Slow insert records into the database

Mr.Rubi · November 9, 2021, 2:48pm

@George, have there been any major changes in the repeat component in SC since Wappler ver. 2? It feels like the multi-insert has become slower.

Question to the community. Has anyone worked with large data arrays (insert/update)? A large array is more than 500 thousand records. How do you insert records into the database?

I measured the insert speed using a pre-prepared csv file with 12,364 records. The server action is extremely simple:

Start of the insert:

After 2 minutes, there is a break with the client, due to exceeding the waiting time, but the script works:

At the time of the break 3,185 records were insert in the database:

After a little more than 4 minutes, all records are inserted in the database:

Total:
12,000 records are inserted into the database for 6 minutes. It turns out that it will take 5 hours to insert 600 thousand records. It’s incredibly long.

How to work in a Wappler with a large amount of data without using custom solutions?

mebeingken · November 9, 2021, 6:05pm

If it is a one-off seeding, I do it outside of Wappler.

If it needs to be a web page upload, then I break it into smaller chunks and/or hand it off to a queue (custom module) so the user is not left waiting. At the end of the job, I notify the user.

TomD · November 9, 2021, 6:54pm

I’m not sure if you would consider it a custom solution, but perhaps you could use LOAD DATA INFILE which is a very fast method of importing CSV files, if it’s suitable.

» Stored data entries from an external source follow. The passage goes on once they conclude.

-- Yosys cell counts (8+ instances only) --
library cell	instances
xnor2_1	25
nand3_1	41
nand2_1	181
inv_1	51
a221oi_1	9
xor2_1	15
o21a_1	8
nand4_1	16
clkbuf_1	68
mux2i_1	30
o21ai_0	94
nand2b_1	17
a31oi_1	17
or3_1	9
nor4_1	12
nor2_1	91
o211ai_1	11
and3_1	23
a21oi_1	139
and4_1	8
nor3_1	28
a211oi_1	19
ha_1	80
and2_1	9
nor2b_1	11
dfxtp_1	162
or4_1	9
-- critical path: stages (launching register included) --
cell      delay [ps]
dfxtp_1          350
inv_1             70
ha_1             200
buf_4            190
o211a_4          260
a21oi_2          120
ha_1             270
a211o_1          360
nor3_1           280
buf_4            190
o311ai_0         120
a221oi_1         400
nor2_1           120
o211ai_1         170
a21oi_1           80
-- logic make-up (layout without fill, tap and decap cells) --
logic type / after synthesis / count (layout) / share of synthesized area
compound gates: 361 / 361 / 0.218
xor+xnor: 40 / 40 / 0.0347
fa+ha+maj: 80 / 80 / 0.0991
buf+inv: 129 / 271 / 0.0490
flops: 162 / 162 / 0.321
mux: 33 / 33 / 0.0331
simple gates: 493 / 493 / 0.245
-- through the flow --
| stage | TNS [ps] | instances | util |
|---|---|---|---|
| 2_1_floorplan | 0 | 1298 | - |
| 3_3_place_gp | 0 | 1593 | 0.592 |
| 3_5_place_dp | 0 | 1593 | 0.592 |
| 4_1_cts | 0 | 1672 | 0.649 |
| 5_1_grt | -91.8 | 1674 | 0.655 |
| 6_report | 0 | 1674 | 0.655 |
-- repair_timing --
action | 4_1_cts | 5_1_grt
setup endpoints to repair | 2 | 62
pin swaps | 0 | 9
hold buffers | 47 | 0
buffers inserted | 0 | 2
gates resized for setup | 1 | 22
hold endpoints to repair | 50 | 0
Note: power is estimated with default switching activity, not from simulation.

I was finding importing 10-20k records very slow and had to fiddle with PHP setting to prevent time-outs etc. I switched to LOAD DATA INFILE and thought it hadn’t worked - the timer I had included in the SA file returned zero seconds. In fact the import had worked, but the process took less than a second. It’s possible to import 10s or even 100s of thousands of records per second with this method.

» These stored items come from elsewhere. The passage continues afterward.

--- config.mk ---
export PLATFORM = sky130hd
export DESIGN_NAME = crf_core
export DESIGN_NICKNAME = d
export VERILOG_FILES = /design/src/crf_pkg.sv /design/src/crf_addr_unit.sv /design/src/crf_core.sv
export SDC_FILE = /design/constraint.sdc
export NUM_CORES = 1
export LEC_CHECK = 0
export BUFFER_PORTS_ARGS = -buffer_cell sky130_fd_sc_hd__buf_4
export CORE_MARGIN = 3
export CORE_UTILIZATION = 35
export DETAILED_ROUTE_END_ITERATION = 8
export PLACE_DENSITY = 0.62
export SLEW_MARGIN = 20
export SYNTH_ARGS = -nofsm -noshare
export SYNTH_HDL_FRONTEND = slang
export SYNTH_SLANG_ARGS = --single-unit
export TNS_END_PERCENT = 1
--- constraint.sdc ---
create_clock -name clk_sys -period 4.8 [get_ports clk_sys]
set_input_delay 0.96 -clock clk_sys [delete_from_list [all_inputs] [get_ports clk_sys]]
set_output_delay 0.96 -clock clk_sys [all_outputs]
set_load 0.02 [all_outputs]
--- src/crf_pkg.sv ---
// Purpose: Shared constants and types for the CPU register file and flags block.
// Assumes: One system clock, asynchronous active-low reset.
// Notes:   Flag bit positions, access sizes and address modes live here.
package crf_pkg;

   localparam int GP_COUNT   = 8;
   localparam int GP_WIDTH   = 32;
   localparam int PC_WIDTH   = 24;
   localparam int FLAG_WIDTH = 8;
   localparam int SEL_WIDTH  = 3;

   localparam int FLAG_IMASK = 7;
   localparam int FLAG_UMASK = 6;
   localparam int FLAG_HALF  = 5;
   localparam int FLAG_USER  = 4;
   localparam int FLAG_NEG   = 3;
   localparam int FLAG_ZERO  = 2;
   localparam int FLAG_OVF   = 1;
   localparam int FLAG_CARRY = 0;

   localparam int STACK_SEL = 7;

   localparam logic [FLAG_WIDTH-1:0] FLAGS_RESET = 8'h80;
   localparam logic [PC_WIDTH-1:0]   PC_RESET    = 24'h000000;

   localparam logic [PC_WIDTH-1:0] MASK_NORMAL = 24'h00ffff;
   localparam logic [PC_WIDTH-1:0] MASK_1MB    = 24'h0fffff;
   localparam logic [PC_WIDTH-1:0] MASK_16MB   = 24'hffffff;

   typedef enum logic [1:0] {
      SZ_BYTE_LO,
      SZ_BYTE_HI,
      SZ_WORD,
      SZ_LONG
   } crf_size_type;

   typedef enum logic [1:0] {
      AM_NORMAL,
      AM_1MB,
      AM_16MB,
      AM_RSVD
   } crf_amode_type;

   typedef enum logic [2:0] {
      FOP_NONE,
      FOP_ARITH,
      FOP_LOGIC,
      FOP_LOAD,
      FOP_AND,
      FOP_OR,
      FOP_XOR,
      FOP_CARRY
   } crf_fop_type;

   typedef struct packed {
      logic                 en;
      logic [SEL_WIDTH-1:0] sel;
      logic                 ext_half;
      crf_size_type         size;
      logic [GP_WIDTH-1:0]  data;
   } crf_gp_wr_type;

   typedef struct packed {
      crf_fop_type          op;
      crf_size_type         size;
      logic [GP_WIDTH-1:0]  a;
      logic [GP_WIDTH-1:0]  b;
      logic [GP_WIDTH-1:0]  result;
      logic                 sub;
      logic                 has_half;
      logic                 ovf;
      logic                 carry;
      logic [FLAG_WIDTH-1:0] imm;
   } crf_flag_upd_type;

endpackage

--- src/crf_addr_unit.sv ---
// Purpose: Effective-address shaping for the register file block.
// Assumes: Combinational inputs from the same clock domain.
// Notes:   Output registered so the top sees a flop-driven address.
`timescale 1ns/1ps
`default_nettype none
module crf_addr_unit
   import crf_pkg::*;
(
   // Clock and reset.
   input  wire logic                clk_sys,
   input  wire logic                resetn,
   // Request.
   input  wire logic [GP_WIDTH-1:0] addr_in,
   input  wire crf_amode_type       amode,
   input  wire logic                wide_access,
   // Result.
   output logic [PC_WIDTH-1:0]      addr_out
);

   logic [PC_WIDTH-1:0] mask;
   logic [PC_WIDTH-1:0] shaped;

   always_comb begin
      unique case (amode)
         AM_NORMAL: mask = MASK_NORMAL;
         AM_1MB:    mask = MASK_1MB;
         default:   mask = MASK_16MB;
      endcase
      shaped = addr_in[PC_WIDTH-1:0] & mask;
      // Odd word or longword addresses are silently rounded down, never trapped.
      if (wide_access) begin
         shaped[0] = 1'b0;
      end
   end

   always_ff @(posedge clk_sys or negedge resetn) begin
      if (!resetn) begin
         addr_out <= '0;
      end else begin
         addr_out <= shaped;
      end
   end

endmodule
`default_nettype wire

--- src/crf_core.sv ---
// Purpose: Programmer-visible general registers, program counter and condition flags.
// Assumes: Decoder and ALU drive requests on clk_sys; reset vector is supplied by them.
// Notes:   General registers have no reset so that software must set the stack itself.
//
// Behaviour
// - Eight alike 32-bit general registers, full-width readable and writable.
// - Each register splits into independent upper and lower 16-bit halves.
// - Each lower half splits into high and low bytes.
// - Register seven doubles as stack pointer for exceptions and calls.
// - Program counter is 24 bits; fetch address forces bit zero low.
// - Eight-bit flags; bit 7 masks all but the non-maskable interrupt.
// - Exception sequence start sets the interrupt mask bit.
// - Bits 6 and 4 are user bits; bit 6 can mask interrupts.
// - Half-carry from bit 3, 11 or 27 by operand size.
// - Negative flag copies the result sign bit.
// - Zero flag set exactly when result is zero.
// - Overflow flag set on arithmetic overflow, cleared otherwise.
// - Carry holds carry, borrow, shifted-out bit, or bit accumulator.
// - Branch conditions use N, Z, V, C; some operations keep flags.
// - Reset loads vector into counter, sets mask and clears other flags; general registers undefined.
// - Normal mode limits addresses to 64 kbytes, advanced to 16 Mbytes.
// - One-megabyte mode uses 20 address bits and ignores the upper four.
// - Odd word or longword addresses round down without any error.
// - Decimal adjust sees two BCD digits; bit operations index bits 0 to 7.
`timescale 1ns/1ps
`default_nettype none
module crf_core
   import crf_pkg::*;
#(
   parameter int NUM_REGS = GP_COUNT
) (
   // Clock and reset.
   input  wire logic                  clk_sys,
   input  wire logic                  resetn,
   // Reset vector and mode.
   input  wire logic [PC_WIDTH-1:0]   reset_vector,
   input  wire crf_amode_type         amode,
   // General register access.
   input  wire crf_gp_wr_type         gp_wr,
   input  wire logic [SEL_WIDTH-1:0]  rd_sel,
   input  wire logic                  rd_ext_half,
   input  wire crf_size_type          rd_size,
   // Stack pointer adjust.
   input  wire logic                  sp_adj_en,
   input  wire logic [GP_WIDTH-1:0]   sp_adj_value,
   // Program counter.
   input  wire logic                  pc_load,
   input  wire logic [PC_WIDTH-1:0]   pc_value,
   input  wire logic                  pc_advance,
   // Flags.
   input  wire crf_flag_upd_type      flag_upd,
   input  wire logic                  exc_start,
   // Bit and decimal operand helpers.
   input  wire logic [2:0]            bit_index,
   // Interrupt screening.
   input  wire logic                  irq_req,
   input  wire logic                  irq_uses_umask,
   input  wire logic                  nmi_req,
   // Address shaping.
   input  wire logic [GP_WIDTH-1:0]   ea_in,
   input  wire logic                  ea_wide,
   // Results.
   output logic [GP_WIDTH-1:0]        rd_data,
   output logic [GP_WIDTH-1:0]        stack_pointer,
   output logic [PC_WIDTH-1:0]        fetch_addr,
   output logic [PC_WIDTH-1:0]        ea_out,
   output logic [FLAG_WIDTH-1:0]      condition_flags,
   output logic                       irq_accept,
   output logic                       bit_value,
   output logic [7:0]                 bcd_digits
);

   logic [GP_WIDTH-1:0]   wide_gp_reg [NUM_REGS];
   logic [PC_WIDTH-1:0]   pc_reg;
   logic [FLAG_WIDTH-1:0] flags_reg;
   logic [FLAG_WIDTH-1:0] flags_next;
   logic [GP_WIDTH-1:0]   gp_next;
   logic [GP_WIDTH-1:0]   rd_next;

   function automatic logic [GP_WIDTH-1:0] read_part(input logic [GP_WIDTH-1:0] r,
                                                     input crf_size_type sz,
                                                     input logic ext);
      logic [GP_WIDTH-1:0] v;
      v = '0;
      unique case (sz)
         SZ_LONG:    v = r;
         SZ_WORD: begin
            if (ext) begin
               v = {16'h0000, r[31:16]};
            end else begin
               v = {16'h0000, r[15:0]};
            end
         end
         SZ_BYTE_HI: v = {24'h000000, r[15:8]};
         SZ_BYTE_LO: v = {24'h000000, r[7:0]};
      endcase
      return v;
   endfunction

   function automatic logic sign_of(input logic [GP_WIDTH-1:0] v,
                                    input crf_size_type        sz);
      logic s;
      s = 1'b0;
      unique case (sz)
         SZ_LONG:                s = v[31];
         SZ_WORD:                s = v[15];
         SZ_BYTE_HI, SZ_BYTE_LO: s = v[7];
      endcase
      return s;
   endfunction

   function automatic logic zero_of(input logic [GP_WIDTH-1:0] v,
                                    input crf_size_type        sz);
      logic z;
      z = 1'b0;
      unique case (sz)
         SZ_LONG:                z = (v == '0);
         SZ_WORD:                z = (v[15:0] == 16'h0000);
         SZ_BYTE_HI, SZ_BYTE_LO: z = (v[7:0] == 8'h00);
      endcase
      return z;
   endfunction

   // Merge of a partial write into the old register contents.
   always_comb begin
      gp_next = wide_gp_reg[gp_wr.sel];
      unique case (gp_wr.size)
         SZ_LONG: gp_next = gp_wr.data;
         SZ_WORD: begin
            if (gp_wr.ext_half) begin
               gp_next[31:16] = gp_wr.data[15:0];
            end else begin
               gp_next[15:0] = gp_wr.data[15:0];
            end
         end
         SZ_BYTE_HI: gp_next[15:8] = gp_wr.data[7:0];
         SZ_BYTE_LO: gp_next[7:0]  = gp_wr.data[7:0];
      endcase
   end

   // Implicit stack traffic yields to an explicit write of the same register.
   logic sp_adj_take;
   always_comb begin
      sp_adj_take = sp_adj_en;
      if (gp_wr.en && gp_wr.sel == SEL_WIDTH'(STACK_SEL)) begin
         sp_adj_take = 1'b0;
      end
   end

   // No reset here: the stack pointer is left undefined until software loads it.
   always_ff @(posedge clk_sys) begin
      if (gp_wr.en) begin
         wide_gp_reg[gp_wr.sel] <= gp_next;
      end
      if (sp_adj_take) begin
         wide_gp_reg[STACK_SEL] <= sp_adj_value;
      end
   end

   always_comb begin
      rd_next = read_part(wide_gp_reg[rd_sel], rd_size, rd_ext_half);
   end

   always_ff @(posedge clk_sys or negedge resetn) begin
      if (!resetn) begin
         rd_data    <= '0;
         bit_value  <= 1'b0;
         bcd_digits <= 8'h00;
      end else begin
         rd_data    <= rd_next;
         bit_value  <= rd_next[bit_index];
         bcd_digits <= rd_next[7:0];
      end
   end

   always_ff @(posedge clk_sys or negedge resetn) begin
      if (!resetn) begin
         stack_pointer <= '0;
      end else begin
         stack_pointer <= wide_gp_reg[STACK_SEL];
      end
   end

   // The vector port is caught on the first edge after release, never under reset.
   logic boot_pending;
   always_ff @(posedge clk_sys or negedge resetn) begin
      if (!resetn) begin
         boot_pending <= 1'b1;
      end else begin
         boot_pending <= 1'b0;
      end
   end

   always_ff @(posedge clk_sys or negedge resetn) begin
      if (!resetn) begin
         pc_reg <= PC_RESET;
      end else if (boot_pending) begin
         pc_reg <= reset_vector;
      end else if (pc_load) begin
         pc_reg <= pc_value;
      end else if (pc_advance) begin
         pc_reg <= {pc_reg[PC_WIDTH-1:1] + (PC_WIDTH-1)'(1), 1'b0};
      end
   end

   always_ff @(posedge clk_sys or negedge resetn) begin
      if (!resetn) begin
         fetch_addr <= '0;
      end else begin
         fetch_addr <= {pc_reg[PC_WIDTH-1:1], 1'b0};
      end
   end

   // Flag update; half-carry comes from the adder re-run on the low slice.
   logic [28:0] half_sum;
   logic        half_c;
   always_comb begin
      half_sum = '0;
      unique case (flag_upd.size)
         SZ_LONG: half_sum = flag_upd.sub ? {1'b0, flag_upd.a[27:0]} - {1'b0, flag_upd.b[27:0]}
                                          : {1'b0, flag_upd.a[27:0]} + {1'b0, flag_upd.b[27:0]};
         SZ_WORD: half_sum = flag_upd.sub ? 29'({1'b0, flag_upd.a[11:0]} - {1'b0, flag_upd.b[11:0]}) << 16
                                          : 29'({1'b0, flag_upd.a[11:0]} + {1'b0, flag_upd.b[11:0]}) << 16;
         default: half_sum = flag_upd.sub ? 29'({1'b0, flag_upd.a[3:0]} - {1'b0, flag_upd.b[3:0]}) << 24
                                          : 29'({1'b0, flag_upd.a[3:0]} + {1'b0, flag_upd.b[3:0]}) << 24;
      endcase
      half_c = half_sum[28];
   end

   always_comb begin
      flags_next = flags_reg;
      unique case (flag_upd.op)
         FOP_NONE: flags_next = flags_reg;
         FOP_ARITH: begin
            flags_next[FLAG_HALF]  = flag_upd.has_half & half_c;
            flags_next[FLAG_NEG]   = sign_of(flag_upd.result, flag_upd.size);
            flags_next[FLAG_ZERO]  = zero_of(flag_upd.result, flag_upd.size);
            flags_next[FLAG_OVF]   = flag_upd.ovf;
            flags_next[FLAG_CARRY] = flag_upd.carry;
         end
         FOP_LOGIC: begin
            flags_next[FLAG_NEG]  = sign_of(flag_upd.result, flag_upd.size);
            flags_next[FLAG_ZERO] = zero_of(flag_upd.result, flag_upd.size);
            flags_next[FLAG_OVF]  = 1'b0;
         end
         FOP_LOAD:  flags_next = flag_upd.imm;
         FOP_AND:   flags_next = flags_reg & flag_upd.imm;
         FOP_OR:    flags_next = flags_reg | flag_upd.imm;
         FOP_XOR:   flags_next = flags_reg ^ flag_upd.imm;
         FOP_CARRY: flags_next[FLAG_CARRY] = flag_upd.carry;
      endcase
      // Exception entry sets the mask bit over any flag write in the same cycle; the other bits take the write.
      if (exc_start) begin
         flags_next[FLAG_IMASK] = 1'b1;
      end
   end

   always_ff @(posedge clk_sys or negedge resetn) begin
      if (!resetn) begin
         flags_reg <= FLAGS_RESET;
      end else begin
         flags_reg <= flags_next;
      end
   end

   always_ff @(posedge clk_sys or negedge resetn) begin
      if (!resetn) begin
         condition_flags <= FLAGS_RESET;
      end else begin
         condition_flags <= flags_next;
      end
   end

   // Screening reads the flags as they will stand, so a mask written this cycle already blocks.
   logic irq_open;
   always_comb begin
      irq_open = ~flags_next[FLAG_IMASK];
      if (irq_uses_umask && flags_next[FLAG_UMASK]) begin
         irq_open = 1'b0;
      end
   end

   always_ff @(posedge clk_sys or negedge resetn) begin
      if (!resetn) begin
         irq_accept <= 1'b0;
      end else begin
         irq_accept <= nmi_req | (irq_req & irq_open);
      end
   end

   crf_addr_unit u_addr (
      .clk_sys     (clk_sys),
      .resetn      (resetn),
      .addr_in     (ea_in),
      .amode       (amode),
      .wide_access (ea_wide),
      .addr_out    (ea_out)
   );

endmodule
`default_nettype wire

Word-level counts from Yosys, hierarchy flattened
Memories as Yosys holds them, arrays and structs flattened. A register that Yosys moved wholly into a read port is not among the register bits.
Cells that the tools add are included.
Widths: inputs -> output; s select.
Storage, ports and cells
  flip-flop bits (word level): 122
  bits in writable memories: 256
  bits of input ports: 285
  output and inout bits: 130
  logic and storage cells: 107
  memories: 1
Memories
  wide_gp_reg: words 8, width 32, rd ports 2, clocked after Yosys merged registers in 1, wr ports 2, line crf_core.sv:73  | logic [GP_WIDTH-1:0] wide_gp_reg [NUM_REGS];
Operators by class
  $add $sub $neg: 7
  order comparisons: 1
  equal/unequal tests: 24
  multiplexer cells: 32
  bitwise gates (word level): 8
  reductions and logical operators: 21
Operators with widths (count)
  $pmux 32 s4: 1
  $mux 29: 3
  $mux 24: 3
  $pmux 29 s2: 1
  $mux 16: 3
  $pmux 24 s2: 1
  $logic_not 32->1: 1
  $pmux 16 s2: 1
  $add 28x28->29: 1
  $sub 28x28->29: 1
  $and 24x24->24: 1
  $pmux 8 s3: 1
  $add 23x1->23 const B: 1
  $pmux 3 s6: 1
  $logic_not 16->1: 1
  $pmux 8 s2: 1
  $eq 3x3->1 const B: 5
  $add 12x12->13: 1
  $sub 12x12->13: 1
  $eq 2x2->1 const B: 6
  $ne 2x2->1 const B: 5
  $pmux 1 s5: 2
  $reduce_bool 5->1: 2
  $mux 1: 9
  other kinds (26): 40

Longest topological paths before layout
  word-level depth: 7
  mapped depth: 15
  mapped depth without buffers: 15

Hierarchy
A second synthesis with hierarchy kept.
Unflattened totals
  cell total of the unflattened synthesis: 1234
  area total of the unflattened synthesis: 17725.8 µm²
By module, submodules not included
  crf_core: times used 1, cells each 1201, area an instance 17063.9 µm², sequential area each 10717.8 µm²
  crf_addr_unit: times used 1, cells each 33, area an instance 661.9 µm², sequential area each 600.6 µm²

Least setup slack after synthesis
Ideal clock, no wire load.
  path type: input to register
  start point: input flag_upd[54] (netlist name)
  end point: register condition_flags[5]
  setup time: 0.082 ns
  arrival time: 3.588 ns
  data required time: 4.718 ns
  path slack: 1.130 ns
  stages: 15
  path through: or4_1 -> nor3_1 -> o21ai_1 -> nor2_1 -> o21a_1 -> o21ai_1 -> xnor2_1 -> ha_1 -> a21o_1 -> a21o_1 -> a21oi_1 -> o221ai_1 -> a31oi_1 -> o32ai_1 -> a31oi_1
Between the ends
  longest elaborated chain between the ends: 5
  elaborated cells on any way between the ends: 9
  classes of those cells: 4 x add/sub; 4 x mux; 1 x bitwise
Ends and longest elaborated chain
  start, declared: line crf_core.sv:51  | input wire crf_flag_upd_type flag_upd,
  $add 28x28->29, or another cell as far along: line crf_core.sv:221  | : {1'b0, flag_upd.a[27:0]} + {1'b0, flag_upd.b[27:0]};
  $mux 29 (on tied branches): line crf_core.sv:220, crf_core.sv:222
  $pmux 29 s2 *: line crf_core.sv:219  | unique case (flag_upd.size)
  $and 1x1->1 *: line crf_core.sv:235  | flags_next[FLAG_HALF] = flag_upd.has_half & half_c;
  $pmux 1 s5 *: line crf_core.sv:232  | unique case (flag_upd.op)
  end signal, assigned: line crf_core.sv:270  | condition_flags <= flags_next;
  end, declared: line crf_core.sv:67  | output logic [FLAG_WIDTH-1:0] condition_flags,
Mark *: on every way between the ends. The rest lies on a longest branch, timed or not.
A chain may end at the register's enable or synchronous reset.

Final worst setup path
Same ends and word-level chain as after synthesis.

==> metrics.cfg <==
[outcome]
status=finished clean

[timing]
setup_viol=0
rsz0062_at_grt=false
slew_violations=0
final.setup.tns_ps=0
worstMarginPinSlew_ps=1099
hold_ws_ps=372.0
fmax_ghz=0.2808
hold_viol_final=0
relSlewSlack=0.2664
fin_skew_ps=36.69
period_needed_ps=3561
fin_crit_sh=0.7420

[placement]
gp_congestion=0.8906
portBuffers=395
dp_hpwl_microns=37030

[finish]
drive_above_1_share=0.3618
final_cell_mix=buf_4 (405), edfxtp_1 (256), dfrtp_1 (143)
syn2layout_area_growth_pct=29.32
finalNetCount=1935
layout_commonest_cell=buf_4
diodes=0
largest_reg_flops=256

[global_route]
grt_max_degree=74
grt_usage=0.1866
grt_remaining_overflow=0
grt_pass1_vias=12083
grt_first_pass_wirelength_microns=75020
antenna_found_initial=1

[route]
route.detailed.drc=0
firstDrtPassIters=5
wire_per_inst_microns=22.03
vias=11724
ant_nets=0
wirelength_microns=50740
drtIter0Drc=934
vias_per_cell=5.091

[logic_synthesis]
yosysTopAreaCellShare=0.4372
syn_inst=1212
ys_warn_count=0
synth_area_leader_cell=edfxtp_1
synth_cell_types=62
synth_edf_count=256
synthesis.area_sq_um=17580
syn_area_per_cell_sq_um=14.51
ys_ff_latch=401
synth_area_leaders=edfxtp_1 (44%), dfrtp_1 (20%), mux4_2 (4.7%), mux2i_1 (4.5%), mux2_2 (4.0%)
synth_ff_type=edfxtp_1
async_flop_share=0.3616
yosysSeqAreaShare=0.6437

[critical_path]
cp_max_fo=6
cp.arrival_ps=4020
critPathCaptureType=flip-flop
crit_path_start_kind=input pin
worstPathRequired_ps=5260
path_class=input pin to flip-flop
rrSetupSlack_ps=2360

[floorplan]
die_h_microns=230.1
start_util=0.3570
rows=81
core_sq_um=49250
dieArea_sq_um=52960
pin_count=415
die-width_microns=230.1

[min_path]
hold_class=flip-flop to flip-flop

[power]
p_leak_nw=9.309
p_per_area_nw_per_um2=384.7
vdd_drop_max_mv=0.3144
p_int_mw=6.594
pwr-share-comb=0.137
p_switching_mw=2.153
p_sw_frac=0.2462
p_seq_frac=0.456
pwr-share-clk=0.407

[clock_tree]
htreeDepth=2
cts_resized=0
root_buffer=clkbuf_16
cts_sinks=401
clk_path_buf_depth=3
post_cts.repair.setup_buffers=0
cts_buffers=42
clk_pin_slew_ps=60
cts_hold_buf=0
clock_latency_ps=560
cts_tree=built

[run]
cap_violations=0

## synthesized netlist by cell type (all sizes together), types with 5 or more instances
master and count:
a22oi 35, xnor2 34, a211oi 13, inv 35, buf 35, nor2b 16, a21oi 44, nand2 50
mux2i 79, mux4 40, edfxtp 256, xor2 15, and3 8, a31oi 5, mux2 63, nor4 15
dfrtp 143, o21ai 48, o211ai 5, nand3 17, nor3 12, a21o 12, nand4 11, and2 9
nor2 92, clkbuf 23, ha 45
## critical path, stage by stage
cell      delay [ps]
buf_4            130
or4_1            550
nor3_1           150
o21ai_1          130
nor2_1           240
o21a_1           220
o21ai_1          100
xnor2_1          140
ha_1             290
a21o_1           190
a21o_1           170
a21oi_1          140
o221ai_1         140
a31oi_1          210
o32ai_1          120
a31oi_1          150
## area by class of cell
class / instances / area [sq um]
Fill cell: 4394 / 26520
Sequential cell: 401 / 11320
Multi-Input combinational cell: 718 / 5867
Timing Repair Buffer: 406 / 3052
Clock buffer: 52 / 1160
Tap cell: 664 / 830.8
Clock inverter: 26 / 376.6
Inverter: 36 / 135.1
## power groups by stage
stage | Clock [mW] | Sequential [mW] | Combinational, mW
after floorplan | 0 | 4.15 | 0.503
after CTS | 3.64 | 3.99 | 1.21
after detailed placement | 0 | 4.06 | 1.21
after global placement | 0 | 4.06 | 1.19
after global routing | 3.77 | 4.01 | 1.30
final | 3.56 | 3.99 | 1.20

I created a custom PHP file to do this and called it within a SA as an API. However, this was quite a while ago, before custom queries were available in Wappler. When custom queries appeared, I thought I would replace my PHP file. This worked, but I had to modify a Wappler file, with @patrick’s help, but only using some ‘incorrect’ syntax. I’m not quite sure what the issue was, but in any case, I decided to stick with my original solution. It might be that it would work now, simply using a custom query. There have been quite a few changes in the relevant Wappler file since I raised the issue here.

patrick · November 10, 2021, 9:04am

Using LOAD DATA INFILE would be the fastest way to import bulk data from an csv. Doing an insert for each data record will be very slow when importing such a large dataset, it is already faster to do a bulk insert using INSERT INTO, but that also would not be able to do 50k records at once.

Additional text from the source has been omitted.